Like McCarthy and others, Rhoades had a tremendous phantom influence on the L.A. art scene, his manic consumer taxonomies mirroring a distinctly Angeleno understanding of space from afar. The fantastical lists of ingredients for his installations — 600 donkey-cart ceramic copies; 180 beaver-felt cowboy hats; 27 eight-count Ivory Snow PeaRoeFoam boxes, palletized; 48 cans of Geisha Tuna — sound like the contents of a Long Beach shipping container spilled along the Alameda Corridor. Through a series of ever more ambitious projects like “The Purple Penis and the Venus (and Sutter’s Mill) for Eindhoven: a spiral with flaps and two useless appendages after the seven stomachs of Nuremberg as part of the creation myth” or “PeaRoeFoam. The Impetuous Process & From the Costner Complex,” Rhoades’ international profile burgeoned, while at home he remained something of a cipher.

The Los Angeles version of “Black Pussy” was the culmination of a series of controversial Islam-flavored works that included an attempt to take a live tuna on a pilgrimage to Mecca, and a scale model of the Kaaba made from LEGOs. Rhoades’ irreverent humor often blinded viewers to the complexity and formal intelligence of his work. If there’s any justice in the world, some attempt will be made to retain his controversial final work — at least for long enough to allow greater public access — in the city where it was made.

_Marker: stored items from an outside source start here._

**src/rtl/csb_pkg.sv**
```systemverilog
// csb_pkg: constants, types and offset decoding for the chip setup bank
// assumes a 4 KB register page selected by the bus fabric through HSEL
`default_nettype none
package csb_pkg;
   // number of read-write setup words
   localparam int unsigned CSB_NUM_RW = 3;
   // byte offsets within the page
   localparam logic [11:0] CSB_OFF_CLKDIV = 12'h000;
   localparam logic [11:0] CSB_OFF_REMAP = 12'h004;
   localparam logic [11:0] CSB_OFF_BOOT = 12'h008;
   localparam logic [11:0] CSB_OFF_STATUS = 12'h010;
   // values after reset
   localparam logic [31:0] CSB_RST_CLKDIV = 32'hBB8A802A;
   localparam logic [31:0] CSB_RST_REMAP = 32'h00001F09;
   localparam logic [31:0] CSB_RST_BOOT = 32'h00000000;
   localparam logic [31:0] CSB_RST_STATUS = 32'h00000000;
   localparam logic [CSB_NUM_RW-1:0][31:0] CSB_RST_VALS = {CSB_RST_BOOT, CSB_RST_REMAP, CSB_RST_CLKDIV};
   // status word bit positions
   localparam int unsigned CSB_ST_RUN = 0;
   localparam int unsigned CSB_ST_UNUSED_WR = 1;
   localparam int unsigned CSB_ST_NARROW_WR = 2;
   localparam int unsigned CSB_ST_RO_WR = 3;
   localparam int unsigned CSB_ST_LOAD_FAIL = 4;
   // slot one-hot positions: three setup words then status
   localparam int unsigned CSB_SLOT_STATUS = 3;
   // bus encodings
   localparam logic [2:0] CSB_HSIZE_WORD = 3'h2;
   localparam logic [1:0] CSB_HTRANS_NONSEQ = 2'h2;
   localparam logic CSB_HRESP_OKAY = 1'h0;

   // a word of the bank
   typedef logic [31:0] csb_word_t;
   // one access to be decoded
   typedef struct packed {
      logic valid;
      logic write;
      logic word;
      logic [11:0] offset;
   } csb_req_s;
   // outcome of a decoded access
   typedef struct packed {
      logic [CSB_NUM_RW:0] slot;
      logic [CSB_NUM_RW-1:0] we;
      logic unused_wr;
      logic narrow_wr;
      logic ro_wr;
   } csb_dec_s;
   // bank phase: loading before chip release, then running
   typedef enum logic {CSB_LOAD, CSB_RUN} csb_phase_e;

   // word offset to one-hot slot, zero for an unpopulated word
   function automatic logic [CSB_NUM_RW:0] csb_slot(input logic [11:0] off);
      logic [CSB_NUM_RW:0] s;
      s = '0;
      unique case ({off[11:2], 2'h0})
         CSB_OFF_CLKDIV: s = 4'h1;
         CSB_OFF_REMAP: s = 4'h2;
         CSB_OFF_BOOT: s = 4'h4;
         CSB_OFF_STATUS: s = 4'h8;
         default: s = 4'h0;
      endcase
      return s;
   endfunction : csb_slot
endpackage : csb_pkg
`default_nettype wire

```
**src/rtl/csb_decode.sv**
```systemverilog
// csb_decode: classifies one access against the bank map
// assumes the request comes from logic on the same clock
`default_nettype none
module csb_decode
   import csb_pkg::*;
(
   input wire csb_req_s req,
   output csb_dec_s dec
);
   // slot hit by the offset
   wire [CSB_NUM_RW:0] slot = csb_slot(req.offset);
   // a live write of any kind
   wire is_wr = req.valid & req.write;
   // a write that may land in a setup word
   wire wr_ok = is_wr & req.word;

   // decoded outcome
   assign dec.slot = slot;
   assign dec.we = wr_ok ? slot[CSB_NUM_RW-1:0] : '0;
   assign dec.unused_wr = is_wr & (slot == '0);
   assign dec.narrow_wr = is_wr & ~req.word & (slot != '0);
   assign dec.ro_wr = is_wr & slot[CSB_SLOT_STATUS];
endmodule : csb_decode
`default_nettype wire

```
**src/rtl/csb_cfg_word.sv**
```systemverilog
// csb_cfg_word: one read-write setup word with a fixed reset value
// assumes the write enable is a single-cycle strobe on CLK
`default_nettype none
module csb_cfg_word
   import csb_pkg::*;
#(
   parameter csb_word_t RESET_VALUE = '0
)
(
   input wire logic clk,
   input wire logic nrst,
   input wire logic we,
   input wire csb_word_t wdata,
   output csb_word_t q,
   output csb_word_t nxt_q
);
   // stored word
   csb_word_t word_ff;
   // value after this edge, used for read forwarding
   assign nxt_q = we ? wdata : word_ff;
   assign q = word_ff;

   always_ff @(posedge clk or negedge nrst) begin
      if (!nrst) begin
         word_ff <= RESET_VALUE;
      end else begin
         word_ff <= nxt_q;
      end
   end
endmodule : csb_cfg_word
`default_nettype wire

```
**src/rtl/csb_chip_setup.sv**
```systemverilog
// csb_chip_setup: chip setup register bank, AHB-Lite slave plus load port
// assumes the board controller drives the load port from logic on CLK
// assumes HSEL already decodes the 4 KB page; zero wait states
`default_nettype none

// Functional notes
// - only whole aligned word bus writes update; load port writes are whole words with the low offset bits ignored
// - writes to read-only status are dropped
// - unpopulated word writes fail, no setup word changes, only the status unused-write bit (bus) or load-fail bit (load port) is set
// - reads return the full 32-bit word
// - unpopulated word reads return zero
// - clock divider word at 0x000
// - remap and misc word at 0x004
// - boot option word at 0x008
// - loaded values readable after reset ends
module csb_chip_setup
   import csb_pkg::*;
(
   input wire logic CLK,
   input wire logic NRST,
   input wire logic HSEL,
   input wire logic [31:0] HADDR,
   input wire logic [1:0] HTRANS,
   input wire logic HWRITE,
   input wire logic [2:0] HSIZE,
   input wire logic HREADY,
   input wire logic [31:0] HWDATA,
   output logic [31:0] HRDATA,
   output logic HREADYOUT,
   output logic HRESP,
   input wire logic CFG_LOAD_VALID,
   input wire logic [11:0] CFG_LOAD_OFFSET,
   input wire logic [31:0] CFG_LOAD_DATA,
   output logic CFG_LOAD_READY,
   input wire logic CFG_LOAD_DONE,
   output logic CHIP_RUN,
   output logic [31:0] CLOCK_DIVIDER_SETUP,
   output logic [31:0] REMAP_AND_MISC_SETUP,
   output logic [31:0] BOOT_OPTION_SETUP
);

   // ------------------------------------------------------------
   // address phase
   // ------------------------------------------------------------

   // transfer accepted this edge
   wire ahb_take = HSEL & HTRANS[1] & HREADY;
   // accepted transfer is a read
   wire ahb_rd_take = ahb_take & ~HWRITE;
   // whole word, aligned: the only write that may land
   wire ahb_word = (HSIZE == CSB_HSIZE_WORD) & (HADDR[1:0] == 2'h0);
   // slot addressed by a read, byte lane bits dropped
   wire [CSB_NUM_RW:0] rd_slot = csb_slot(HADDR[11:0]);

   // captured address phase
   csb_req_s dph_ff;
   // next captured address phase
   csb_req_s nxt_dph;

   // next data phase request
   always_comb begin
      nxt_dph = '0;
      // a new transfer replaces the old one
      if (ahb_take) begin
         nxt_dph.valid = 1'b1;
         nxt_dph.write = HWRITE;
         nxt_dph.word = ahb_word;
         nxt_dph.offset = HADDR[11:0];
      end
   end

   // data phase register
   always_ff @(posedge CLK or negedge NRST) begin
      if (!NRST) begin
         dph_ff <= '0;
      end else begin
         dph_ff <= nxt_dph;
      end
   end

   // ------------------------------------------------------------
   // decoding of bus writes and load writes
   // ------------------------------------------------------------

   // decoded bus data phase
   csb_dec_s ahb_dec;
   // decoded load request
   csb_dec_s load_dec;
   // load request as a write access
   csb_req_s load_req;

   // bus data phase decode
   csb_decode u_ahb_dec (
      .req (dph_ff),
      .dec (ahb_dec)
   );

   // a bus write in data phase holds off the load port
   wire ahb_wr_busy = dph_ff.valid & dph_ff.write;

   // bank phase state
   csb_phase_e phase_ff;
   // next bank phase
   csb_phase_e nxt_phase;

   assign CFG_LOAD_READY = (phase_ff == CSB_LOAD) & ~ahb_wr_busy;
   // load taken this edge
   wire load_take = CFG_LOAD_VALID & CFG_LOAD_READY;

   // load is always a whole word write
   always_comb begin
      load_req = '0;
      load_req.valid = load_take;
      load_req.write = 1'b1;
      load_req.word = 1'b1;
      load_req.offset = CFG_LOAD_OFFSET;
   end

   // load port decode
   csb_decode u_load_dec (
      .req (load_req),
      .dec (load_dec)
   );

   // ------------------------------------------------------------
   // setup words
   // ------------------------------------------------------------

   // stored words
   csb_word_t cfg_q [CSB_NUM_RW];
   // words after this edge
   csb_word_t cfg_nxt [CSB_NUM_RW];
   // combined enables; bus and load never collide
   wire [CSB_NUM_RW-1:0] cfg_we = ahb_dec.we | load_dec.we;
   // bus write data wins when a bus write lands
   wire csb_word_t cfg_wdata = (ahb_dec.we != '0) ? HWDATA : CFG_LOAD_DATA;

   genvar gi;
   generate
      for (gi = 0; gi < CSB_NUM_RW; gi++) begin : g_word
         // one word, own reset value
         csb_cfg_word #(
            .RESET_VALUE (CSB_RST_VALS[gi])
         ) u_word (
            .clk (CLK),
            .nrst (NRST),
            .we (cfg_we[gi]),
            .wdata (cfg_wdata),
            .q (cfg_q[gi]),
            .nxt_q (cfg_nxt[gi])
         );
      end
   endgenerate

   // words drive the clock generators and boot logic
   assign CLOCK_DIVIDER_SETUP = cfg_q[0];
   assign REMAP_AND_MISC_SETUP = cfg_q[1];
   assign BOOT_OPTION_SETUP = cfg_q[2];

   // ------------------------------------------------------------
   // bank phase: hold the chip until loading is done
   // ------------------------------------------------------------

   // phase transition
   always_comb begin
      nxt_phase = phase_ff;
      unique case (phase_ff)
         // wait for the controller to finish
         CSB_LOAD: begin
            if (CFG_LOAD_DONE & ~CFG_LOAD_VALID) begin
               nxt_phase = CSB_RUN;
            end
         end
         // stays until the next reset
         CSB_RUN: begin
            nxt_phase = CSB_RUN;
         end
      endcase
   end

   // phase register and release output
   always_ff @(posedge CLK or negedge NRST) begin
      if (!NRST) begin
         phase_ff <= CSB_LOAD;
      end else begin
         phase_ff <= nxt_phase;
      end
   end

   assign CHIP_RUN = (phase_ff == CSB_RUN);

   // ------------------------------------------------------------
   // status word: read-only, sticky error bits cleared by reading
   // ------------------------------------------------------------

   // sticky error bits
   logic [CSB_ST_LOAD_FAIL:CSB_ST_UNUSED_WR] sticky_ff;
   // next sticky bits
   logic [CSB_ST_LOAD_FAIL:CSB_ST_UNUSED_WR] nxt_sticky;
   // events seen this cycle
   logic [CSB_ST_LOAD_FAIL:CSB_ST_UNUSED_WR] st_set;
   // read of status clears the sticky bits held before this cycle
   wire st_clr = ahb_rd_take & rd_slot[CSB_SLOT_STATUS];

   // collect this cycle's failed accesses
   always_comb begin
      st_set = '0;
      st_set[CSB_ST_UNUSED_WR] = ahb_dec.unused_wr;
      st_set[CSB_ST_NARROW_WR] = ahb_dec.narrow_wr;
      st_set[CSB_ST_RO_WR] = ahb_dec.ro_wr;
      st_set[CSB_ST_LOAD_FAIL] = load_dec.unused_wr | load_dec.ro_wr;
   end

   // set beats clear in the same cycle
   assign nxt_sticky = (st_clr ? '0 : sticky_ff) | st_set;

   // sticky register
   always_ff @(posedge CLK or negedge NRST) begin
      if (!NRST) begin
         sticky_ff <= CSB_RST_STATUS[CSB_ST_LOAD_FAIL:CSB_ST_UNUSED_WR];
      end else begin
         sticky_ff <= nxt_sticky;
      end
   end

   // status word as read, with this cycle's events included
   csb_word_t status_rd;
   always_comb begin
      status_rd = '0;
      status_rd[CSB_ST_RUN] = (nxt_phase == CSB_RUN);
      status_rd[CSB_ST_LOAD_FAIL:CSB_ST_UNUSED_WR] = sticky_ff | st_set;
   end

   // ------------------------------------------------------------
   // read path
   // ------------------------------------------------------------

   // read data register
   csb_word_t rdata_ff;
   // selected read word
   csb_word_t rd_word;

   // select read word from values after this edge
   always_comb begin
      rd_word = '0;
      if (rd_slot[0]) begin
         rd_word = cfg_nxt[0];
      end else if (rd_slot[1]) begin
         rd_word = cfg_nxt[1];
      end else if (rd_slot[2]) begin
         rd_word = cfg_nxt[2];
      end else if (rd_slot[CSB_SLOT_STATUS]) begin
         rd_word = status_rd;
      end else begin
         rd_word = '0;
      end
   end

   // capture read data for the data phase
   always_ff @(posedge CLK or negedge NRST) begin
      if (!NRST) begin
         rdata_ff <= '0;
      end else if (ahb_rd_take) begin
         rdata_ff <= rd_word;
      end else begin
         rdata_ff <= '0;
      end
   end

   // ------------------------------------------------------------
   // bus response
   // ------------------------------------------------------------

   // zero wait states, always OKAY
   assign HREADYOUT = 1'b1;
   assign HRESP = CSB_HRESP_OKAY;
   assign HRDATA = rdata_ff;

endmodule : csb_chip_setup
`default_nettype wire

```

“I think more recently he became interested in his work being here in L.A.,” says McCarthy. “And over the last year he was trying to do it. We talked a few times about opening our own gallery. It’s always this thing — how do you show in L.A.?” But art-world logistics aside, Rhoades’ untimely passing cheats L.A. and the world at large of a tremendous, insurrectionist talent who improbably had just begun to gather a full head of steam. He pissed a lot of people off, but it was always exciting and rewarding to see what exponentially extravagant creative vision he was going to use to do it next. As Josh White puts it: “I loved Jason, and what he was doing was such a fucking cool thing, and it’s just such a monumental bummer that it got cut short.”